Abayomi Mighty has called out Governor Dapo Abiodun’s administration, branding him an anti–civil servant governor. Abayomi Mighty described him as a generational betrayal: “It is utterly ironic,” Abayomi Mighty declared, “that Abiodun, a son of a civil servant, is the one perpetuating systemic punishment against Ogun civil servants.”
Abayomi Mighty catalogued how the progressive deterioration began under Governor Ibikunle Amosun but has now climaxed in Abiodun’s complete default on pension remittances, despite inheriting a working structure established under Otunba Gbenga Daniel who played the foundation for civil service that have since been abused.

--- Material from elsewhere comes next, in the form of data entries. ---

<file path="src/rtl/adc_dac_router.sv">
// adc_dac_router: ADC/DAC sample router and conditioner between the board converters and the DSP chain.
//
// Ports:
//   sys_clk, rst_n              clock, asynchronous active-low reset
//   adc_ch0/1, adc_sel          raw offset-binary ADC samples and the channel feeding dsp_in
//   dsp_in                      registered, left-justified signed ADC sample for the decimator
//   down_data/valid             decimator output and clock enable, held in hold_down
//   up_data/valid               interpolator output and clock enable, held in hold_up
//   dac0/1_mode                 per-channel source: 0 adc, 1 down, 2 up, 3 const, 4 ramp, else zero
//   dac0/1_shift                per-channel power-of-two gain 0..3 with saturation
//   dac_const, ramp_step        shared constant test value and sawtooth increment
//   dac0/1_data                 offset-binary DAC words (two register stages after the source)
//   sat_flag, sat_clr           sticky per-channel clip flags and their clear
//   snap_req/ack, snap_*        req/ack snapshot of hold_down, hold_up and dsp_in
module adc_dac_router #(
    parameter int ADC_W = 12,
    parameter int DSP_W = 16,
    parameter int DAC_W = 14
) (
    input  logic             sys_clk,
    input  logic             rst_n,
    input  logic [ADC_W-1:0] adc_ch0,
    input  logic [ADC_W-1:0] adc_ch1,
    input  logic             adc_sel,
    output logic [DSP_W-1:0] dsp_in,
    input  logic [DSP_W-1:0] down_data,
    input  logic             down_valid,
    input  logic [DSP_W-1:0] up_data,
    input  logic             up_valid,
    input  logic [2:0]       dac0_mode,
    input  logic [2:0]       dac1_mode,
    input  logic [1:0]       dac0_shift,
    input  logic [1:0]       dac1_shift,
    input  logic [DSP_W-1:0] dac_const,
    input  logic [DSP_W-1:0] ramp_step,
    output logic [DAC_W-1:0] dac0_data,
    output logic [DAC_W-1:0] dac1_data,
    output logic [1:0]       sat_flag,
    input  logic             sat_clr,
    input  logic             snap_req,
    output logic             snap_ack,
    output logic [DSP_W-1:0] snap_down,
    output logic [DSP_W-1:0] snap_up,
    output logic [DSP_W-1:0] snap_adc
);
    localparam logic [DAC_W-1:0] DAC_MID = {1'b1, {(DAC_W-1){1'b0}}};

    logic [1:0][DSP_W-1:0] cvt_q, cvt_d, src, s1_q, s1_d;
    logic [1:0][DSP_W+2:0] ext;
    logic [1:0][DAC_W-1:0] dac_q, dac_d;
    logic [1:0][2:0]       mode;
    logic [1:0][1:0]       shift;
    logic [1:0]            clip, sat_q, sat_d;
    logic [DSP_W-1:0]      hold_down_q, hold_up_q, ramp_q;
    logic [DSP_W-1:0]      snap_down_q, snap_up_q, snap_adc_q;
    logic                  snap_ack_q, snap_cap;
    logic                  unused_s1;

    assign mode  = {dac1_mode, dac0_mode};
    assign shift = {dac1_shift, dac0_shift};

    always_comb begin
        // Flipping the MSB turns offset binary into two's complement; left-justify into DSP_W.
        cvt_d[0] = DSP_W'({~adc_ch0[ADC_W-1], adc_ch0[ADC_W-2:0]}) << (DSP_W-ADC_W);
        cvt_d[1] = DSP_W'({~adc_ch1[ADC_W-1], adc_ch1[ADC_W-2:0]}) << (DSP_W-ADC_W);
        for (int i = 0; i < 2; i++) begin
            src[i] = (mode[i] == 3'd0) ? cvt_q[i] :
                     (mode[i] == 3'd1) ? hold_down_q :
                     (mode[i] == 3'd2) ? hold_up_q :
                     (mode[i] == 3'd3) ? dac_const :
                     (mode[i] == 3'd4) ? ramp_q : '0;
            // Sign-extend by 3 so the largest shift cannot lose magnitude before the range test.
            ext[i]  = {{3{src[i][DSP_W-1]}}, src[i]} << shift[i];
            // In range only when the guard bits and the DSP sign bit all agree.
            clip[i] = (ext[i][DSP_W+2:DSP_W-1] != '0) && (ext[i][DSP_W+2:DSP_W-1] != '1);
            s1_d[i] = clip[i] ? {ext[i][DSP_W+2], {(DSP_W-1){~ext[i][DSP_W+2]}}} : ext[i][DSP_W-1:0];
            dac_d[i] = {~s1_q[i][DSP_W-1], s1_q[i][DSP_W-2:DSP_W-DAC_W]};
        end
        // A clip in the clearing cycle wins so no overflow is ever lost.
        sat_d = clip | (sat_q & ~{2{sat_clr}});
    end

    assign snap_cap  = snap_req & ~snap_ack_q;
    assign unused_s1 = ^s1_q;

    always_ff @(posedge sys_clk or negedge rst_n) begin
        if (!rst_n) begin
            cvt_q       <= '0;
            hold_down_q <= '0;
            hold_up_q   <= '0;
            ramp_q      <= '0;
            s1_q        <= '0;
            dac_q       <= {DAC_MID, DAC_MID};
            sat_q       <= '0;
            snap_ack_q  <= 1'b0;
            snap_down_q <= '0;
            snap_up_q   <= '0;
            snap_adc_q  <= '0;
        end else begin
            cvt_q      <= cvt_d;
            ramp_q     <= ramp_q + ramp_step;
            s1_q       <= s1_d;
            dac_q      <= dac_d;
            sat_q      <= sat_d;
            snap_ack_q <= snap_req;
            if (down_valid) hold_down_q <= down_data;
            if (up_valid) hold_up_q <= up_data;
            // Captures see the hold values from before any same-cycle valid update.
            if (snap_cap) begin
                snap_down_q <= hold_down_q;
                snap_up_q   <= hold_up_q;
                snap_adc_q  <= dsp_in;
            end
        end
    end

    assign dsp_in    = adc_sel ? cvt_q[1] : cvt_q[0];
    assign dac0_data = dac_q[0];
    assign dac1_data = dac_q[1];
    assign sat_flag  = sat_q;
    assign snap_ack  = snap_ack_q;
    assign snap_down = snap_down_q;
    assign snap_up   = snap_up_q;
    assign snap_adc  = snap_adc_q;
endmodule

</file>
<file path="config.mk">
export PLATFORM = sky130hd
export DESIGN_NAME = adc_dac_router
export DESIGN_NICKNAME = d
export VERILOG_FILES = /design/src/rtl/adc_dac_router.sv
export SDC_FILE = /design/constraint.sdc
export NUM_CORES = 1
export LEC_CHECK = 0
export ABC_AREA = 1
export CORE_MARGIN = 2
export CORE_UTILIZATION = 54
export DETAILED_ROUTE_END_ITERATION = 10
export GPL_TIMING_DRIVEN = 0
export PLACE_DENSITY = 0.85
export SETUP_SLACK_MARGIN = 0.05
export SYNTH_ARGS = -nofsm -noshare
export SYNTH_HDL_FRONTEND = slang
export SYNTH_SLANG_ARGS = --single-unit
export TNS_END_PERCENT = 50
</file>
<file path="constraint.sdc">
create_clock -name sys_clk -period 4 [get_ports sys_clk]
set_clock_uncertainty 0.05 [all_clocks]
set_input_delay 0.8 -clock sys_clk [delete_from_list [all_inputs] [get_ports sys_clk]]
set_output_delay 0.8 -clock sys_clk [all_outputs]
set_load 0.005 [all_outputs]
</file>
==> impl_metrics.json <==
{
  "status": "finished clean",
  "nets": 1391,
  "tightest_slew_ns": 0.654,
  "max_freq_mhz": 288,
  "hold_viol_final": 0,
  "synthCells": 1056,
  "synth.avg_cell_area_um2": 8.12,
  "start_util": 0.546,
  "grt_antenna_before_repair": 0,
  "r2r_cells": 8,
  "io_buffers": 187,
  "relSlewSlack": 0.564,
  "post-cts-setup-buffers": 0,
  "rsz0062_at_grt": "no",
  "dieArea_um2": 16900,
  "end_kind": "output port",
  "top_usage_layer": "met2",
  "cts_sinks": 175,
  "final_util": 0.724,
  "numCtsBuffers": 17,
  "powerDensity_nw_per_um2": 500,
  "drc_errors": 0,
  "setup_viol": 0,
  "vias_per_cell": 5.30,
  "cap_violations": 0,
  "synth_area_leaders": "dfrtp_1 50%, nand2_1 15%, o21ai_0 7.5%, nand3_1 6.0%, inv_1 4.4%",
  "n_antenna_cell": 0,
  "h-tree-depth": 4,
  "final_common_cell": "nand2_1",
  "grt_usage": 0.306,
  "grt_pass1_wl_um": 39200,
  "coreArea_um2": 15700,
  "peakVddDrop_mv": 0.403,
  "yosys_warnings": 0,
  "cts_root_buf": "clkbuf_16",
  "cp_data_arrival_time_ns": 2.62,
  "use_met2": 0.470,
  "clkSlewWorstSetupHoldPaths_ns": 0.07,
  "worst-path-max-fanout": 10,
  "rr_endpoint": "ramp_q[15]",
  "drt_iter0_drc": 782,
  "gp_congestion": 0.966,
  "ios": 200,
  "area_growth_pct": 32.7,
  "post-place-ws_ns": 0.612,
  "hpwl_um": 19600,
  "die_w_um": 130,
  "ys_seq_area_frac": 0.511,
  "synth.top_cell.area_share": 0.505,
  "yosys_register_bits": 175,
  "post-route-period-util": 0.868,
  "dr_total_vias": 7942,
  "ant_nets": 0,
  "holdWs_ns": 0.275,
  "fill_cells": 1218,
  "hold_path_class": "primary input to asynchronous set/reset pin",
  "r2r_setup_slack_ns": 1.70,
  "finalMaxSlewViolations": 0,
  "rows": 46,
  "ctsHoldBuffers": 0,
  "cts_tree": "yes",
  "use_met1": 0.423,
  "cp-start-kind": "primary input",
  "final_cell_mix": "343 x nand2_1, 186 x clkdlybuf4s50_1, 173 x dfrtp_1, 128 x o21ai_0, 103 x nand3_1",
  "detail_route.first_pass.iterations": 5,
  "groute.layer.met3.usage": 0.0541,
  "dieHeight_um": 130,
  "period_needed_ns": 3.47,
  "grt_max_degree": 96,
  "leakage_uw": 0.00548,
  "wl_per_cell_um": 16.5,
  "drive_above_1_share": 0.0764,
  "worstSetupPathType": "primary input to output port",
  "synth-edff-count": 0,
  "required_ns": 3.15,
  "ys.flop_type": "dfrtp_1",
  "synthArstFlopShare": 1.00,
  "setup_slack_ns": 0.528,
  "cts_resized": 0,
  "yosys.area.top_type": "dfrtp_1",
  "grt_remaining_overflow": 0,
  "clockBufferDepth": 2,
  "first_global_vias": 7610,
  "routed_wl_um": 24800,
  "yosysUniqueCellTypes": 43,
  "r2r-start": "ramp_q[2]",
  "insertion_delay_ns": 0.44,
  "netlist_area_um2": 8580
}
## per-stage QoR
stage / std cells / setup TNS [ns] / instance area [um^2] / power (uW)
floorplan: 1063 / 0 / 8600 / 3230
detailed placement: 1467 / 0 / 10800 / 4000
global route: 1499 / 0 / 11400 / 6010
CTS: 1499 / 0 / 11400 / 5690
finish: 1499 / 0 / 11400 / 5690
global placement: 1466 / -807.50 / 10700 / 3950
## worst max-delay path by stage
stage	endpoint	slack, ns	startpoint
after detailed placement	dsp_in[14]	0.61	adc_sel
after floorplan	ramp_q[10]	1.53	ramp_step[0]
after global routing	dsp_in[6]	0.40	adc_sel
after CTS	dsp_in[14]	0.58	adc_sel
final	dsp_in[6]	0.53	adc_sel
after global placement	ramp_q[6]	-4.65	rst_n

He says the heart of the controversy lies in the unremitted ₦82 billion in pension deductions spanning more than 14 years according to Punch. Abayomi Mighty points out that while Daniel introduced the contributory pension scheme in 2008 to safeguard retirees’ future, his administration at least paid civil servants consistently and treated the workforce with dignity — unlike what he described as the “callous disregard” under Amosun and now Abiodun.
After Daniel left office, Amosun only managed nine months of remittance before abandoning the scheme; Abiodun, according to Organized Labour, “has not paid a kobo into that scheme since 2019” (Daily Post, July 2025]
Abayomi Mighty blasts this neglect as “a vicious attack on every arm of the civil service — education, health, judiciary, police, corrections, local government, depriving them of dignity, stability, and the promise of retirement after decades of service.”
He vows that as Nigeria’s President in 2027, he would repair this betrayal by ensuring prompt remittance of both employer and employee contributions, restoring trust in the system for all public servants. “No more excuses, no more hidden deductions. The Nigerian civil servant will sleep easy knowing retirement will never mean poverty again,” Abayomi Mighty pledged.
He added that has President , he’d establish a comprehensive adult social welfare scheme, a safety net that goes beyond pensions to protect vulnerable elderly citizens nationwide. “We owe our parents and grandparents dignity,”
“This is not a campaign promise; it is a covenant with the Nigerian people to end generational abandonment.”
Abayomi Mighty argues that the paralysis in Ogun today is a direct result of Abiodun’s “arrogant indifference” towards those who keep the state running. He denounced the situation as an “unfolding moral tragedy” that has left families stranded and the civil service humiliated.